I think it can be traced back, given all the news stories about studio closures, to Microsoft itself. With the recent studio closures being the talk of the gaming world this past week, a new vista opened up that suggested extreme pressure, duress, and managerial issues probably responsible IN PART for the boring space game and the lack of any project 'on deck' for launch or reveal with the show's debut.  

(I myself have always had ideas for a more rogue-like Fallout game where you set out from the same town or vault, your character can die permanently and is randomly chosen, you can play as mutants or ghouls or robots in addition to humans, and levelling up and character builds are fast and fun.
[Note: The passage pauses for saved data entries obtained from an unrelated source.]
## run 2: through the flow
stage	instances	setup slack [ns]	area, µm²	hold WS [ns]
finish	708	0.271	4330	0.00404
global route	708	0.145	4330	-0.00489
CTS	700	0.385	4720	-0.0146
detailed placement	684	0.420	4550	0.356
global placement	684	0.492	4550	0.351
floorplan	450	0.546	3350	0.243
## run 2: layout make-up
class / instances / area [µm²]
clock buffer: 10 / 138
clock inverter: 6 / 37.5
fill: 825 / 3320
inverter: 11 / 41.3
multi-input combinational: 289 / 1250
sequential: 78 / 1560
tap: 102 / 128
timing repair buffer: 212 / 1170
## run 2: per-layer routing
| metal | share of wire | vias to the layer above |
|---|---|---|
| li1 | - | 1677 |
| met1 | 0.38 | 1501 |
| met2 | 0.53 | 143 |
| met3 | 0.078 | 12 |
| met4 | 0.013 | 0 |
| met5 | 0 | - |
<file path="config.mk">
export PLATFORM = sky130hd
export DESIGN_NAME = menu_ctrl_param
export DESIGN_NICKNAME = d
export VERILOG_FILES = /design/src/rtl/menu_pkg.sv /design/src/rtl/menu_btn_event.sv /design/src/rtl/menu_ctrl_param.sv
export SDC_FILE = /design/constraint.sdc
export NUM_CORES = 1
export LEC_CHECK = 0
export CAP_MARGIN = 20
export CORE_ASPECT_RATIO = 1.2
export CORE_MARGIN = 3
export CORE_UTILIZATION = 48
export CTS_CLUSTER_SIZE = 14
export DETAILED_ROUTE_END_ITERATION = 10
export PLACE_DENSITY = 0.65
export SETUP_SLACK_MARGIN = 0.4
export SLEW_MARGIN = 40
export SYNTH_ARGS = -nofsm -noshare
export SYNTH_HDL_FRONTEND = slang
export SYNTH_HIERARCHICAL = 1
export SYNTH_SLANG_ARGS = --single-unit
</file>
<file path="constraint.sdc">
create_clock -name clk -period 3.6 [get_ports clk]
set_input_delay 0.72 -clock clk [delete_from_list [all_inputs] [get_ports clk]]
set_output_delay 0.72 -clock clk [all_outputs]
set_load 0.005 [all_outputs]
</file>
It could be modded onto Fallout 4, by the skillful and talented professionals who made that game, in about 8 months granted effective organzation and leadership and vision.) - [I am available for creative direction at frankly irresponsibly low prices, if anyone from Bethesday is reading this, leave a comment with your email let's make a hit]

As BSG is part of Microsoft XBox Games Studio (?) now, and was probably being banked on to quickly drop a genre-defining game in support of the console, the recent releases start to make more sense and their shift into more lucrative attempts (Fallout 76, real money shop stuff) at software can be explained as being tied to the balance sheet that investors froth at the mouth about. 
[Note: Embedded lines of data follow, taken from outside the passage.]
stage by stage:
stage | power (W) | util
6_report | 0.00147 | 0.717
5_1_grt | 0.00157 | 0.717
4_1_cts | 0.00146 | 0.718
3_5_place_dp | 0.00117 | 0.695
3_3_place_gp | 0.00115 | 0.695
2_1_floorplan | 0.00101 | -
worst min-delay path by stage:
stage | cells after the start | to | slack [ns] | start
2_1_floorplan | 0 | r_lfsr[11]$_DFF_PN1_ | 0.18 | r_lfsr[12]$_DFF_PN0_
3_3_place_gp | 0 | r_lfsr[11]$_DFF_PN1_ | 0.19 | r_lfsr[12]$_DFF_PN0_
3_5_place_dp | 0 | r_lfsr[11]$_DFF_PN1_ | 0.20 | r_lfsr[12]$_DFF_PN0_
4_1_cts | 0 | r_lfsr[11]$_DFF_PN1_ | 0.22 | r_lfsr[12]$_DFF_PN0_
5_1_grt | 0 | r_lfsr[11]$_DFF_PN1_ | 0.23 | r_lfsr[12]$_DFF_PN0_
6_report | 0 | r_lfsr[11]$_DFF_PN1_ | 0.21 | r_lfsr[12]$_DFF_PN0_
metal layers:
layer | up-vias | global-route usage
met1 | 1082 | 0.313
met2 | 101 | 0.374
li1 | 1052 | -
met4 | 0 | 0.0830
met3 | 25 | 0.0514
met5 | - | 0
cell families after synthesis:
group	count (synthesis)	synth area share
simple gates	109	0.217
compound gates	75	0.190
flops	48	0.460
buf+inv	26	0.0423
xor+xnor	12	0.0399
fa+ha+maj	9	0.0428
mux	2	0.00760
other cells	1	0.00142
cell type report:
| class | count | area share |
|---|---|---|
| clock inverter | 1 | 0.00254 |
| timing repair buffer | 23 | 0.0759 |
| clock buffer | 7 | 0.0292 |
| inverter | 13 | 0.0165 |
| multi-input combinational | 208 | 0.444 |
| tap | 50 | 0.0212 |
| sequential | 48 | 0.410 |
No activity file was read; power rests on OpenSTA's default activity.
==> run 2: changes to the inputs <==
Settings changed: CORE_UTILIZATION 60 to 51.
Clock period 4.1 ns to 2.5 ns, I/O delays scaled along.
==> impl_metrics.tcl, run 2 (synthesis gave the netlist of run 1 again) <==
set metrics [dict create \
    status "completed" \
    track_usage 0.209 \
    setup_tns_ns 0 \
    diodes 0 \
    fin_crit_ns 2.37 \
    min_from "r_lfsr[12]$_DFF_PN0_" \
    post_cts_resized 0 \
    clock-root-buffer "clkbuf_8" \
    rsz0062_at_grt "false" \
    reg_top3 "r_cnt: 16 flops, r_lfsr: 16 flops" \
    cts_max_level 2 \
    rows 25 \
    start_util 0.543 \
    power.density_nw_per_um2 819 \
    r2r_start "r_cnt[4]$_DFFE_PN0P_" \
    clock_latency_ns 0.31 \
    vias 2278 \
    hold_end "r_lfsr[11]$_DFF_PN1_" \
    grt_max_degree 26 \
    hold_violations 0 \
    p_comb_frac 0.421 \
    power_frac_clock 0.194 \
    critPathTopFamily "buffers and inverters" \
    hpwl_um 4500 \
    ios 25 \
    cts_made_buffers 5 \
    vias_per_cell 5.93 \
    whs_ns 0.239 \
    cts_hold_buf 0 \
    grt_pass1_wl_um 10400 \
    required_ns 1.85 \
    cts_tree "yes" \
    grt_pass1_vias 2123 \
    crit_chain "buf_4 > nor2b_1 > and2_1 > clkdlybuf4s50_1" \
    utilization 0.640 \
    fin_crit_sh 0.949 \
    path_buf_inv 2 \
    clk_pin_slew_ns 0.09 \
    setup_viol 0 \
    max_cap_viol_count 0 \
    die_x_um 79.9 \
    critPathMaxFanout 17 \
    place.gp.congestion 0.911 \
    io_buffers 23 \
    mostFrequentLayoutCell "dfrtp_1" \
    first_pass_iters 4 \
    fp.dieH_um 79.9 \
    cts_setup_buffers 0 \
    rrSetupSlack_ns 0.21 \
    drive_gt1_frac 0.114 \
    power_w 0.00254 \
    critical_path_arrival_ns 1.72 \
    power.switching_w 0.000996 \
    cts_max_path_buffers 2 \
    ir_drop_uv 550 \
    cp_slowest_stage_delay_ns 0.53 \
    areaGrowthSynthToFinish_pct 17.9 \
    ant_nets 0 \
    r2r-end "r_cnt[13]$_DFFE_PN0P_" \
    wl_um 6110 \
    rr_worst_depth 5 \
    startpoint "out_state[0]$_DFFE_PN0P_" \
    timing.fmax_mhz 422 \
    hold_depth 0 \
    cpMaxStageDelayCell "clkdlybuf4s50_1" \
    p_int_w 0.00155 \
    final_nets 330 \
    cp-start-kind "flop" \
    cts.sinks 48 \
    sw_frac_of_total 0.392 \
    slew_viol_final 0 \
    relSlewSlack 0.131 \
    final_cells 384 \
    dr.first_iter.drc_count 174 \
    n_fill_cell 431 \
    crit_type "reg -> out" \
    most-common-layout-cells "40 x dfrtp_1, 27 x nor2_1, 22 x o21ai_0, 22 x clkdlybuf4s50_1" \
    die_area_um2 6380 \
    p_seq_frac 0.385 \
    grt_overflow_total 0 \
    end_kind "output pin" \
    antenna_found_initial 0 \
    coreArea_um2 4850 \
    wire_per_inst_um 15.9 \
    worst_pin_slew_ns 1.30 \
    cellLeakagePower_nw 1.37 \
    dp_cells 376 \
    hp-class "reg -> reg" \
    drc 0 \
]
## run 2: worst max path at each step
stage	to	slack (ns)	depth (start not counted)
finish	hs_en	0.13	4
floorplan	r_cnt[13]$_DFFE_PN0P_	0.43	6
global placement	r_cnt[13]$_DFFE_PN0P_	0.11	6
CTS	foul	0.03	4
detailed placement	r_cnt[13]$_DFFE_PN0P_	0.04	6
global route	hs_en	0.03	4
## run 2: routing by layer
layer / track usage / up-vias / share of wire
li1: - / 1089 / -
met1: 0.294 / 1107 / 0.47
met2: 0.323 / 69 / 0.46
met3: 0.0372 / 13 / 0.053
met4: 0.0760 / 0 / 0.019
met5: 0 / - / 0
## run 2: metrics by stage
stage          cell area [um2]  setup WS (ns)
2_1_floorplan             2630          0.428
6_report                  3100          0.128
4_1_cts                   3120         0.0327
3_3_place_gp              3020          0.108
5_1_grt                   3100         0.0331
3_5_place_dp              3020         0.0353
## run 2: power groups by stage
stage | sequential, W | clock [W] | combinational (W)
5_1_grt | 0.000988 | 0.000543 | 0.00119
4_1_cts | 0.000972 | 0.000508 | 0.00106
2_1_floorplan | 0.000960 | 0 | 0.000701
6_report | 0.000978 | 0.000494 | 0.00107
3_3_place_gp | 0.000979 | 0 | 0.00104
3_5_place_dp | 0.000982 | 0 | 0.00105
==> config.mk <==
export PLATFORM = sky130hd
export DESIGN_NAME = counter_modn_prog
export DESIGN_NICKNAME = d
export VERILOG_FILES = /design/src/rtl/counter_modn_prog.sv
export SDC_FILE = /design/constraint.sdc
export NUM_CORES = 1
export LEC_CHECK = 0
export CAP_MARGIN = 20
export CORE_MARGIN = 4
export CORE_UTILIZATION = 54
export CTS_CLUSTER_DIAMETER = 120
export CTS_CLUSTER_SIZE = 25
export DETAILED_ROUTE_END_ITERATION = 7
export PLACE_DENSITY = 0.85
export SLEW_MARGIN = 30
export SYNTH_ARGS = -nofsm -noshare
export SYNTH_HDL_FRONTEND = slang
export SYNTH_SLANG_ARGS = --single-unit
==> constraint.sdc <==
create_clock -name Clk -period 3.9 [get_ports Clk]
set_input_delay 0.585 -clock Clk [delete_from_list [all_inputs] [get_ports Clk]]
set_output_delay 0.585 -clock Clk [all_outputs]
set_load 0.01 [all_outputs]
==> src/rtl/counter_modn_prog.sv <==
// Runtime-programmable modulo counter: up/down, load, one-shot start/done FSM,
// registered terminal-count pulse and saturating wrap-event counter. All outputs registered.
module counter_modn_prog #(
  parameter int Bits      = 8,
  parameter int Wrap_Bits = 4
) (
  input  logic                 Clk,
  input  logic                 Reset,
  input  logic                 En,
  input  logic [Bits-1:0]      Max_Count,
  input  logic                 Up_Dn,
  input  logic                 Mode,
  input  logic                 Start,
  input  logic                 Load,
  input  logic [Bits-1:0]      Load_Val,
  output logic [Bits-1:0]      out,
  output logic                 Tc,
  output logic                 Busy,
  output logic                 Done,
  output logic [Wrap_Bits-1:0] Wrap_Cnt
);

  typedef enum logic [1:0] {IDLE, RUN, DONE} state_t;

  state_t               state_q;
  logic [Bits-1:0]      out_q;
  logic                 tc_q;
  logic                 busy_q;
  logic                 done_q;
  logic [Wrap_Bits-1:0] wrap_q;

  logic [Bits-1:0]      step_d;
  logic [Bits-1:0]      term_d;
  logic [Bits-1:0]      load_d;
  logic                 wrap_ev_d;
  logic [Wrap_Bits-1:0] wrap_inc_d;

  // A count above Max_Count (after Max_Count was lowered) wraps on the next step.
  always_comb begin
    step_d    = out_q;
    wrap_ev_d = 1'b0;
    if (Up_Dn) begin
      wrap_ev_d = (out_q >= Max_Count);
      step_d    = wrap_ev_d ? '0 : out_q + 1'b1;
    end else begin
      wrap_ev_d = (out_q == '0) || (out_q > Max_Count);
      step_d    = wrap_ev_d ? Max_Count : out_q - 1'b1;
    end
    term_d     = Up_Dn ? Max_Count : '0;
    load_d     = (Load_Val > Max_Count) ? Max_Count : Load_Val;
    wrap_inc_d = (wrap_q == '1) ? wrap_q : wrap_q + 1'b1;
  end

  always_ff @(posedge Clk) begin
    if (Reset) begin
      state_q <= IDLE;
      out_q   <= '0;
      tc_q    <= 1'b0;
      busy_q  <= 1'b0;
      done_q  <= 1'b0;
      wrap_q  <= '0;
    end else if (Load) begin
      out_q  <= load_d;
      wrap_q <= '0;
      tc_q   <= 1'b0;
      if (!Mode) begin
        state_q <= IDLE;
        busy_q  <= 1'b0;
        done_q  <= 1'b0;
      end
    end else if (!Mode) begin
      state_q <= IDLE;
      busy_q  <= 1'b0;
      done_q  <= 1'b0;
      tc_q    <= En && wrap_ev_d;
      if (En) begin
        out_q <= step_d;
        if (wrap_ev_d) wrap_q <= wrap_inc_d;
      end
    end else begin
      // One-shot runs report completion through Done only, never Tc.
      tc_q <= 1'b0;
      case (state_q)
        IDLE, DONE: begin
          if (Start) begin
            out_q   <= Up_Dn ? '0 : Max_Count;
            busy_q  <= 1'b1;
            done_q  <= 1'b0;
            state_q <= RUN;
          end
        end
        RUN: begin
          if (En) begin
            out_q <= step_d;
            if (step_d == term_d) begin
              busy_q  <= 1'b0;
              done_q  <= 1'b1;
              state_q <= DONE;
            end
          end
        end
        default: state_q <= IDLE;
      endcase
    end
  end

  assign out      = out_q;
  assign Tc       = tc_q;
  assign Busy     = busy_q;
  assign Done     = done_q;
  assign Wrap_Cnt = wrap_q;

endmodule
That same dedication to the financial aspect of making games has pretty much cratered the entire industry in the past 10 years and has also led to a lot of sloppy behaviour from big companies that should know better but have a fiduciary responsibility (yes this is a reference to real life, but also the game streaming series Fallout!) to make poor decisions that pay the maximum posssible return to investors and shareholders. 

It's why EA became a piece of shit, it's why Activision Blizzard lost all the goodwill either non-agglomerated company ever had, and it's part of the drawing of blood from the stone of reality that delusional capitalism excels at. EVs are greenwashing writ large, cap and trade was a noxious scam to steal from the public while polluting at an equal pace, NFTs were such a baldfaced scheme they sunk without a whimper, eCommerce is designed to empoverish all communities more rapidly than even Reagan's most based neoconservatism, and AI is mostly an orobourous generative scam built on the promise of esoteric, exploitative technologies of the future that is specifically designed to appeal to the sci-fi fantasies of computer understanders, but if you want to see the deleterious effects of capitalism, the bona fide premium examples have always been in video game entertainment, since E.T. in the 80s at least.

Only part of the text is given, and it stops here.